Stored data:
◆ ◆ ◆ ◆ ◆ ◆ ◆

<file path="src/rtl/vga_pkg.sv">
// Shared timing constants, window geometry and pixel field layout
// for the VGA scan-out path.
package vga_pkg;

    localparam int H_VIS_D  = 640;
    localparam int H_FP_D   = 16;
    localparam int H_SYNC_D = 96;
    localparam int H_BP_D   = 48;
    localparam int V_VIS_D  = 480;
    localparam int V_FP_D   = 10;
    localparam int V_SYNC_D = 2;
    localparam int V_BP_D   = 33;

    localparam int WIN_X0_D = 64;
    localparam int WIN_Y0_D = 48;
    localparam int WIN_W_D  = 512;
    localparam int WIN_H_D  = 384;

    // RGB332 byte layout {r[2:0], g[2:0], b[1:0]}
    localparam int R_MSB = 7;
    localparam int R_LSB = 5;
    localparam int G_MSB = 4;
    localparam int G_LSB = 2;
    localparam int B_MSB = 1;
    localparam int B_LSB = 0;

    // Counters cover up to 1024 pixels per line / lines per frame
    typedef logic [9:0] cnt_t;

    // Per-pixel control bits carried alongside the address
    typedef struct packed {
        logic in_win;
        logic active;
        logic hs_n;
        logic vs_n;
    } ctl_t;

    localparam ctl_t CTL_RST = '{in_win: 1'b0, active: 1'b0,
                                 hs_n: 1'b1, vs_n: 1'b1};

endpackage

</file>
<file path="src/rtl/vram_scanner_if.sv">
// VRAM read port plus VGA pins of the scanner.
// master = scanner side, slave = VRAM/monitor side.
interface vram_scanner_if;

    logic [7:0]  vram_data;
    logic [15:0] vram_addr;
    logic [2:0]  vga_r;
    logic [2:0]  vga_g;
    logic [1:0]  vga_b;
    logic        vga_hs;
    logic        vga_vs;
    logic        vblank_irq;

    modport master (
        input  vram_data,
        output vram_addr, vga_r, vga_g, vga_b,
        output vga_hs, vga_vs, vblank_irq
    );

    modport slave (
        output vram_data,
        input  vram_addr, vga_r, vga_g, vga_b,
        input  vga_hs, vga_vs, vblank_irq
    );

endinterface

</file>
<file path="src/rtl/vga_timing.sv">
// Pixel divider, h/v raster counters, raw sync/window decode
// and the one-clk vblank pulse.
module vga_timing
    import vga_pkg::*;
#(
    parameter int CLK_DIV = 2,
    parameter int H_VIS   = H_VIS_D,
    parameter int H_FP    = H_FP_D,
    parameter int H_SYNC  = H_SYNC_D,
    parameter int H_BP    = H_BP_D,
    parameter int V_VIS   = V_VIS_D,
    parameter int V_FP    = V_FP_D,
    parameter int V_SYNC  = V_SYNC_D,
    parameter int V_BP    = V_BP_D,
    parameter int WIN_X0  = WIN_X0_D,
    parameter int WIN_Y0  = WIN_Y0_D,
    parameter int WIN_W   = WIN_W_D,
    parameter int WIN_H   = WIN_H_D
) (
    input  logic       clk,
    input  logic       rst_n,
    output logic       tick_o,
    output ctl_t       ctl_o,
    output logic [7:0] fb_x_o,
    output logic [7:0] fb_y_o,
    output logic       irq_o
);

    localparam int H_TOT = H_VIS + H_FP + H_SYNC + H_BP;
    localparam int V_TOT = V_VIS + V_FP + V_SYNC + V_BP;
    localparam int DW    = $clog2(CLK_DIV);

    localparam cnt_t H_LAST = cnt_t'(H_TOT - 1);
    localparam cnt_t V_LAST = cnt_t'(V_TOT - 1);
    localparam cnt_t V_IRQ  = cnt_t'(V_VIS - 1);
    localparam cnt_t HS_ON  = cnt_t'(H_VIS + H_FP);
    localparam cnt_t HS_OFF = cnt_t'(H_VIS + H_FP + H_SYNC);
    localparam cnt_t VS_ON  = cnt_t'(V_VIS + V_FP);
    localparam cnt_t VS_OFF = cnt_t'(V_VIS + V_FP + V_SYNC);
    localparam cnt_t WX0    = cnt_t'(WIN_X0);
    localparam cnt_t WX1    = cnt_t'(WIN_X0 + WIN_W);
    localparam cnt_t WY0    = cnt_t'(WIN_Y0);
    localparam cnt_t WY1    = cnt_t'(WIN_Y0 + WIN_H);

    logic [DW-1:0] div_q, div_d;
    cnt_t          h_q, h_d;
    cnt_t          v_q, v_d;
    logic          irq_q, irq_d;
    logic          tick;

    assign tick = (div_q == DW'(CLK_DIV - 1));

    // Next state: divider always runs, counters step on tick
    always_comb begin
        div_d = tick ? '0 : div_q + 1'b1;
        h_d   = h_q;
        v_d   = v_q;
        if (tick) begin
            if (h_q == H_LAST) begin
                h_d = '0;
                v_d = (v_q == V_LAST) ? '0 : v_q + 1'b1;
            end else begin
                h_d = h_q + 1'b1;
            end
        end
        irq_d = tick && (h_q == H_LAST) && (v_q == V_IRQ);
    end

    // Raster state registers
    always_ff @(posedge clk or negedge rst_n) begin
        if (!rst_n) begin
            div_q <= '0;
            h_q   <= '0;
            v_q   <= '0;
            irq_q <= 1'b0;
        end else begin
            div_q <= div_d;
            h_q   <= h_d;
            v_q   <= v_d;
            irq_q <= irq_d;
        end
    end

    // Raw decode of the current raster position
    always_comb begin
        ctl_o.hs_n   = !((h_q >= HS_ON) && (h_q < HS_OFF));
        ctl_o.vs_n   = !((v_q >= VS_ON) && (v_q < VS_OFF));
        ctl_o.active = (h_q < cnt_t'(H_VIS)) && (v_q < cnt_t'(V_VIS));
        ctl_o.in_win = (h_q >= WX0) && (h_q < WX1) &&
                       (v_q >= WY0) && (v_q < WY1);
        fb_x_o = 8'((h_q - WX0) >> 1);
        fb_y_o = 8'((v_q - WY0) >> 1);
    end

    assign tick_o = tick;
    assign irq_o  = irq_q;

endmodule

</file>
<file path="src/rtl/vram_scanner.sv">
// VRAM-to-VGA scan-out: address stage, colour stage and
// output pins, driven by the raster generator.
module vram_scanner
    import vga_pkg::*;
#(
    parameter int CLK_DIV = 2,
    parameter int H_VIS   = H_VIS_D,
    parameter int H_FP    = H_FP_D,
    parameter int H_SYNC  = H_SYNC_D,
    parameter int H_BP    = H_BP_D,
    parameter int V_VIS   = V_VIS_D,
    parameter int V_FP    = V_FP_D,
    parameter int V_SYNC  = V_SYNC_D,
    parameter int V_BP    = V_BP_D,
    parameter int WIN_X0  = WIN_X0_D,
    parameter int WIN_Y0  = WIN_Y0_D,
    parameter int WIN_W   = WIN_W_D,
    parameter int WIN_H   = WIN_H_D
) (
    input  logic           clk,
    input  logic           rst_n,
    vram_scanner_if.master bus
);

    logic       tick;
    ctl_t       ctl;
    logic [7:0] fb_x;
    logic [7:0] fb_y;
    logic       irq;

    ctl_t        s1_q, s1_d;
    logic [15:0] addr_q, addr_d;
    logic [7:0]  rgb_q, rgb_d;
    logic        hs_q, hs_d;
    logic        vs_q, vs_d;

    vga_timing #(
        .CLK_DIV (CLK_DIV),
        .H_VIS   (H_VIS),
        .H_FP    (H_FP),
        .H_SYNC  (H_SYNC),
        .H_BP    (H_BP),
        .V_VIS   (V_VIS),
        .V_FP    (V_FP),
        .V_SYNC  (V_SYNC),
        .V_BP    (V_BP),
        .WIN_X0  (WIN_X0),
        .WIN_Y0  (WIN_Y0),
        .WIN_W   (WIN_W),
        .WIN_H   (WIN_H)
    ) u_timing (
        .clk    (clk),
        .rst_n  (rst_n),
        .tick_o (tick),
        .ctl_o  (ctl),
        .fb_x_o (fb_x),
        .fb_y_o (fb_y),
        .irq_o  (irq)
    );

    // Both stages advance together on the pixel tick
    always_comb begin
        s1_d   = s1_q;
        addr_d = addr_q;
        rgb_d  = rgb_q;
        hs_d   = hs_q;
        vs_d   = vs_q;
        if (tick) begin
            s1_d   = ctl;
            addr_d = ctl.in_win ? {fb_y, fb_x} : 16'h0000;
            rgb_d  = (s1_q.in_win && s1_q.active) ?
                     bus.vram_data : 8'h00;
            hs_d   = s1_q.hs_n;
            vs_d   = s1_q.vs_n;
        end
    end

    // Pipeline and output registers
    always_ff @(posedge clk or negedge rst_n) begin
        if (!rst_n) begin
            s1_q   <= CTL_RST;
            addr_q <= 16'h0000;
            rgb_q  <= 8'h00;
            hs_q   <= 1'b1;
            vs_q   <= 1'b1;
        end else begin
            s1_q   <= s1_d;
            addr_q <= addr_d;
            rgb_q  <= rgb_d;
            hs_q   <= hs_d;
            vs_q   <= vs_d;
        end
    end

    assign bus.vram_addr  = addr_q;
    assign bus.vga_r      = rgb_q[R_MSB:R_LSB];
    assign bus.vga_g      = rgb_q[G_MSB:G_LSB];
    assign bus.vga_b      = rgb_q[B_MSB:B_LSB];
    assign bus.vga_hs     = hs_q;
    assign bus.vga_vs     = vs_q;
    assign bus.vblank_irq = irq;

endmodule

</file>
<file path="src/flat_wrapper.sv">
// flat-port wrapper written by rule: the top's interface ports become plain ports
module vram_scanner_flat import vga_pkg::*;
#(
    parameter int CLK_DIV = 2,
    parameter int H_VIS   = H_VIS_D,
    parameter int H_FP    = H_FP_D,
    parameter int H_SYNC  = H_SYNC_D,
    parameter int H_BP    = H_BP_D,
    parameter int V_VIS   = V_VIS_D,
    parameter int V_FP    = V_FP_D,
    parameter int V_SYNC  = V_SYNC_D,
    parameter int V_BP    = V_BP_D,
    parameter int WIN_X0  = WIN_X0_D,
    parameter int WIN_Y0  = WIN_Y0_D,
    parameter int WIN_W   = WIN_W_D,
    parameter int WIN_H   = WIN_H_D
)
  (clk, rst_n, bus_vram_data, bus_vram_addr, bus_vga_r, bus_vga_g, bus_vga_b, bus_vga_hs, bus_vga_vs, bus_vblank_irq);
  vram_scanner_if bus_i ();
  input  logic clk;
  input  logic rst_n;
  input wire logic [$bits(bus_i.vram_data)-1:0] bus_vram_data;
  output wire logic [$bits(bus_i.vram_addr)-1:0] bus_vram_addr;
  output wire logic [$bits(bus_i.vga_r)-1:0] bus_vga_r;
  output wire logic [$bits(bus_i.vga_g)-1:0] bus_vga_g;
  output wire logic [$bits(bus_i.vga_b)-1:0] bus_vga_b;
  output wire logic [$bits(bus_i.vga_hs)-1:0] bus_vga_hs;
  output wire logic [$bits(bus_i.vga_vs)-1:0] bus_vga_vs;
  output wire logic [$bits(bus_i.vblank_irq)-1:0] bus_vblank_irq;
  assign bus_i.vram_data = bus_vram_data;
  assign bus_vram_addr = bus_i.vram_addr;
  assign bus_vga_r = bus_i.vga_r;
  assign bus_vga_g = bus_i.vga_g;
  assign bus_vga_b = bus_i.vga_b;
  assign bus_vga_hs = bus_i.vga_hs;
  assign bus_vga_vs = bus_i.vga_vs;
  assign bus_vblank_irq = bus_i.vblank_irq;
  vram_scanner #(.CLK_DIV(CLK_DIV), .H_VIS(H_VIS), .H_FP(H_FP), .H_SYNC(H_SYNC), .H_BP(H_BP), .V_VIS(V_VIS), .V_FP(V_FP), .V_SYNC(V_SYNC), .V_BP(V_BP), .WIN_X0(WIN_X0), .WIN_Y0(WIN_Y0), .WIN_W(WIN_W), .WIN_H(WIN_H)) u_core (.clk(clk), .rst_n(rst_n), .bus(bus_i));
endmodule
</file>
<file path="config.mk">
export PLATFORM = sky130hd
export DESIGN_NAME = vram_scanner_flat
export DESIGN_NICKNAME = d
export VERILOG_FILES = /design/src/rtl/vga_pkg.sv /design/src/rtl/vram_scanner_if.sv /design/src/rtl/vga_timing.sv /design/src/rtl/vram_scanner.sv /design/src/flat_wrapper.sv
export SDC_FILE = /design/constraint.sdc
export NUM_CORES = 1
export LEC_CHECK = 0
export ABC_AREA = 1
export BUFFER_PORTS_ARGS = -buffer_cell sky130_fd_sc_hd__buf_2
export CAP_MARGIN = 40
export CORE_ASPECT_RATIO = 0.6
export CORE_MARGIN = 3
export CORE_UTILIZATION = 50
export CTS_BUF_LIST = sky130_fd_sc_hd__clkbuf_16
export CTS_CLUSTER_SIZE = 28
export DETAILED_ROUTE_END_ITERATION = 6
export PLACE_DENSITY_LB_ADDON = 0.15
export SYNTH_ARGS = -nofsm -noshare
export SYNTH_HDL_FRONTEND = slang
export SYNTH_HIERARCHICAL = 1
export SYNTH_SLANG_ARGS = --single-unit
</file>
<file path="constraint.sdc">
create_clock -name clk -period 2.2 [get_ports clk]
set_input_delay 0.11 -clock clk [delete_from_list [all_inputs] [get_ports clk]]
set_output_delay 0.11 -clock clk [all_outputs]
set_load 0.05 [all_outputs]
</file>
* Word level (Yosys, flattened, before mapping) *
Index checks and enable logic that the tools add are counted.

cells by class
  eq/ne operators = 3
  reduce and logical (&&, ||, !) cells = 12
  $lt $le $gt $ge = 10
  add/subtract/negate cells = 5
  muxes and demuxes = 5

operator list
  cell                                                  count
  < comparator 10 bit, second input constant            3
  < comparator 10 x 9 -> 1 bit, second input constant   3
  adder 10 x 1 -> 10 bit, second input constant         2
  equality test 10 bit, second input constant           2
  2-to-1 mux 10 bit                                     2
  2-to-1 mux 16 bit                                     1
  equality test 10 x 9 -> 1 bit, second input constant  1
  >= comparator 10 bit, second input constant           1
  >= comparator 10 x 6 -> 1 bit, second input constant  1
  >= comparator 10 x 7 -> 1 bit, second input constant  1
  >= comparator 10 x 9 -> 1 bit, second input constant  1
  logical AND 1 bit                                     9
  subtractor 9 x 6 -> 9 bit, second input constant      1
  subtractor 9 x 7 -> 9 bit, second input constant      1
  2-to-1 mux 8 bit                                      1
  logical NOT 1 bit                                     2
  AND reduction 2 bit                                   1
  adder 1 bit, second input constant                    1
  2-to-1 mux 1 bit                                      1

storage, ports and cells
  flip-flop bits (word level) = 52
  output and inout port bits = 27

* Longest topological paths before layout *
Gate-level depths: netlist of run 1.

  depth in word-level cells = 5
  mapped depth = 10

* By module *
The synthesis of run 1 kept the hierarchy.

modules (own cells, without submodules)
  module        sequential area each (um^2)  area each (um^2)  cells an instance  instances
  vga_timing    550.5                        1530.2            203                1
  vram_scanner  755.7                        1176.1            130                1

* Worst setup path before layout of run 1 *
No wires, ideal clock.

  kind = register to register
  start point = register u_core.u_timing.v_q[4]
  end point = register u_core.addr_q[10] (netlist: u_core/bus.vram_addr[10])
  data required time = 2.082 ns
  stages on the path, launching flop included = 10
  setup slack = 0.581 ns
  clock period less this slack = 1.619 ns
  library setup time = 0.118 ns
  data arrival time = 1.501 ns
  path through = dfrtp_1 ha_1 nor2_1 nand3_1 o2111ai_1 nor2_1 buf_2 buf_4 nand3_1 nand2_1

RTL lines
  what                    RTL line            RTL
  start, declared         vga_timing.sv:47    cnt_t v_q, v_d;
  start signal, assigned  vga_timing.sv:79    v_q <= v_d;
  end signal, assigned    vram_scanner.sv:88  addr_q <= addr_d;
  end, declared           vram_scanner.sv:32  logic [15:0] addr_q, addr_d;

◆ ◆ ◆ ◆ ◆ ◆ ◆

▶ Work instructions: Exactly as written, please reproduce the lines from the first line of the data to the line containing "localparam int G_LSB = 2;", inclusive, and nothing else.

▶ Response area:
<file path="src/rtl/vga_pkg.sv">
// Shared timing constants, window geometry and pixel field layout
// for the VGA scan-out path.
package vga_pkg;

    localparam int H_VIS_D  = 640;
    localparam int H_FP_D   = 16;
    localparam int H_SYNC_D = 96;
    localparam int H_BP_D   = 48;
    localparam int V_VIS_D  = 480;
    localparam int V_FP_D   = 10;
    localparam int V_SYNC_D = 2;
    localparam int V_BP_D   = 33;

    localparam int WIN_X0_D = 64;
    localparam int WIN_Y0_D = 48;
    localparam int WIN_W_D  = 512;
    localparam int WIN_H_D  = 384;

    // RGB332 byte layout {r[2:0], g[2:0], b[1:0]}
    localparam int R_MSB = 7;
    localparam int R_LSB = 5;
    localparam int G_MSB = 4;
    localparam int G_LSB = 2;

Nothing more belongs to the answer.